Henty
- Type: Australian geographical indication
- Year established: 2000
- Years of wine industry: 1964–present
- Country: Australia
- Part of: Western Victoria
- Climate region: Maritime
- Heat units: 1204
- No. of vineyards: more than 20
- Varietals produced: Chardonnay, Pinot noir, Sauvignon blanc, Riesling, Cabernet Sauvignon, Merlot
- No. of wineries: 12

= Henty wine region =

The Henty wine region is an Australian wine region. It has one of the cooler climates of any Australian wine region and is known for its white wine production of Chardonnay, Riesling, Semillon and Sauvignon blanc as well as a small red wine production of Pinot noir. Prior to the registration of the AGI as "Henty", the region was known as Drumborg or Far South-west Victoria.
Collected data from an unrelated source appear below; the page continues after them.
### config.mk
export PLATFORM = sky130hd
export DESIGN_NAME = pipe_stage_reg
export DESIGN_NICKNAME = d
export VERILOG_FILES = /design/src/rtl/pipe_pkg.sv /design/src/rtl/pipe_data_reg.sv /design/src/rtl/pipe_stage_reg.sv
export SDC_FILE = /design/constraint.sdc
export NUM_CORES = 1
export LEC_CHECK = 0
export ABC_AREA = 1
export ABC_CLOCK_PERIOD_IN_PS = 1700
export CAP_MARGIN = 5
export CORE_ASPECT_RATIO = 0.9
export CORE_UTILIZATION = 51
export DETAILED_ROUTE_END_ITERATION = 16
export GPL_TIMING_DRIVEN = 0
export PLACE_DENSITY_LB_ADDON = 0.2
export RECOVER_POWER = 25
export SYNTH_ARGS = -nofsm -noshare
export SYNTH_HDL_FRONTEND = slang
export SYNTH_SLANG_ARGS = --single-unit
### constraint.sdc
create_clock -name clk -period 1.7 [get_ports clk]
set_clock_uncertainty 0.2 [all_clocks]
set_input_delay 0.51 -clock clk [delete_from_list [all_inputs] [get_ports clk]]
set_output_delay 0.51 -clock clk [all_outputs]
set_load 0.05 [all_outputs]
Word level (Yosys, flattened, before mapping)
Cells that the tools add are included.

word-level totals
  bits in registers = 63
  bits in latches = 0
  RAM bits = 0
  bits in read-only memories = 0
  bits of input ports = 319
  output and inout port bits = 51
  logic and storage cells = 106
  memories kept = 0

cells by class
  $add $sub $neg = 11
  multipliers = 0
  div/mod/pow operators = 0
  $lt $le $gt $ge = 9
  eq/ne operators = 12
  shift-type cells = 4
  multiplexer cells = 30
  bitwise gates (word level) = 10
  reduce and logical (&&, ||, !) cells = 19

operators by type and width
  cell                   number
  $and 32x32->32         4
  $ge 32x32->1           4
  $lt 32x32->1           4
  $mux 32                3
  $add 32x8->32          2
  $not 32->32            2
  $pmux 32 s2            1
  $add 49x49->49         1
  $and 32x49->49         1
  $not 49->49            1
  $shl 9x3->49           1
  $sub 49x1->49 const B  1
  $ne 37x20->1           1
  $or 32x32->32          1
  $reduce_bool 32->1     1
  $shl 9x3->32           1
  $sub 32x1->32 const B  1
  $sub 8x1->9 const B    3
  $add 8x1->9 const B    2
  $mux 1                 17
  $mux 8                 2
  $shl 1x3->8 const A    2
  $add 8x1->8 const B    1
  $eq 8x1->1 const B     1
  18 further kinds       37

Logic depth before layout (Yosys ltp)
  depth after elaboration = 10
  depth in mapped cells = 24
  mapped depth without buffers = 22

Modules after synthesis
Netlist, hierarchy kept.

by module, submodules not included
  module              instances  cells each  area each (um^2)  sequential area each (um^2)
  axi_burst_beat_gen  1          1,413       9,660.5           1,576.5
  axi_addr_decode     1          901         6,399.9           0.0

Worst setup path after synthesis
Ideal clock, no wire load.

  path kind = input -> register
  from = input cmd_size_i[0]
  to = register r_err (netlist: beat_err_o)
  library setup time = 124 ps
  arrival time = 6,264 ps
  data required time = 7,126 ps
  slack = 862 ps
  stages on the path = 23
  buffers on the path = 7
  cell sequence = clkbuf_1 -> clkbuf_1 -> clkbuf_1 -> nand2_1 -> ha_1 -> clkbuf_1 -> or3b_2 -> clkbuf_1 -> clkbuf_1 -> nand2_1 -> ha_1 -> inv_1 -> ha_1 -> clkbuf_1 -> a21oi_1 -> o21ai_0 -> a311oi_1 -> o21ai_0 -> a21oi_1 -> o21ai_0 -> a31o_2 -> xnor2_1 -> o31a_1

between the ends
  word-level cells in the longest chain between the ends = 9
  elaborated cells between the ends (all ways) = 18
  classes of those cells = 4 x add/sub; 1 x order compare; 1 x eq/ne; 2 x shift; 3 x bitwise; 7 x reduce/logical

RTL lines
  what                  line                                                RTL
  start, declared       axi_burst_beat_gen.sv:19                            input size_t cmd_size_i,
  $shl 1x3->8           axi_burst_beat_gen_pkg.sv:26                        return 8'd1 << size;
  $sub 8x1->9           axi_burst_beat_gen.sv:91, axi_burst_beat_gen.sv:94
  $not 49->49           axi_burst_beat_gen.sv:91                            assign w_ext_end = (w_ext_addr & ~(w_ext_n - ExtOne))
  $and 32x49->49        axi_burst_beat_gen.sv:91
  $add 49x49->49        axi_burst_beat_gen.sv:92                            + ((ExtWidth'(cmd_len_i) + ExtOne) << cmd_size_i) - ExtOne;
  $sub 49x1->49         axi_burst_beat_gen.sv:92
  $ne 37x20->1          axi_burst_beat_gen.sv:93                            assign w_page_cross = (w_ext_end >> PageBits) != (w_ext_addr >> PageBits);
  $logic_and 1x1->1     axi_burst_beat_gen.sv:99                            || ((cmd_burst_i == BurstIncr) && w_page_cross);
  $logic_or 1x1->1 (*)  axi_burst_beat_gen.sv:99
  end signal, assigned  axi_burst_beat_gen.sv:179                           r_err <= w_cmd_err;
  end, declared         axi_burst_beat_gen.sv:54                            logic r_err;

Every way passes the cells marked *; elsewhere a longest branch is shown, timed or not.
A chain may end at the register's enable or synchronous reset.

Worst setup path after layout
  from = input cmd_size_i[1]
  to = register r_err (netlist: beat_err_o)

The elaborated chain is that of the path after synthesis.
<file path="config.mk">
export PLATFORM = sky130hd
export DESIGN_NAME = manual_drive_ctrl
export DESIGN_NICKNAME = d
export VERILOG_FILES = /design/src/rtl/manual_drive_ctrl.sv
export SDC_FILE = /design/constraint.sdc
export NUM_CORES = 1
export LEC_CHECK = 0
export BUFFER_PORTS_ARGS = -buffer_cell sky130_fd_sc_hd__buf_2
export CAP_MARGIN = 20
export CORE_MARGIN = 5
export CORE_UTILIZATION = 35
export CTS_BUF_LIST = sky130_fd_sc_hd__clkbuf_4
export DETAILED_ROUTE_END_ITERATION = 12
export PLACE_DENSITY = 0.62
export REMOVE_ABC_BUFFERS = 1
export SETUP_SLACK_MARGIN = 0.2
export SLEW_MARGIN = 10
export SYNTH_ARGS = -nofsm -noshare
export SYNTH_HDL_FRONTEND = slang
export SYNTH_SLANG_ARGS = --single-unit
</file>
<file path="constraint.sdc">
create_clock -name clk -period 2.75 [get_ports clk]
set_clock_uncertainty 0.05 [all_clocks]
set_input_delay 0.1375 -clock clk [delete_from_list [all_inputs] [get_ports clk]]
set_output_delay 0.1375 -clock clk [all_outputs]
set_load 0.05 [all_outputs]
</file>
The Henty wine region covers the southwestern corner of the state of Victoria. It is bounded by the South Australian border to the west and the coastline to the south. The eastern boundary at the coast is the mouth of the Hopkins River near Warrnambool. The town of Dunkeld is excluded, but Cavendish is in on the northeastern side. The northwestern boundary includes the Penola-Dergholm Road, then the Glenelg River as far upstream as the Natimuk-Hamilton Road. The town of Henty is close to the centre of the region.

The region includes the areas first settled in 1834 by the Henty brothers, who are believed to have also brought grape vine cuttings which did not survive. The first commercial plantings were 100 ha planted at Drumborg in 1964 by Seppelts.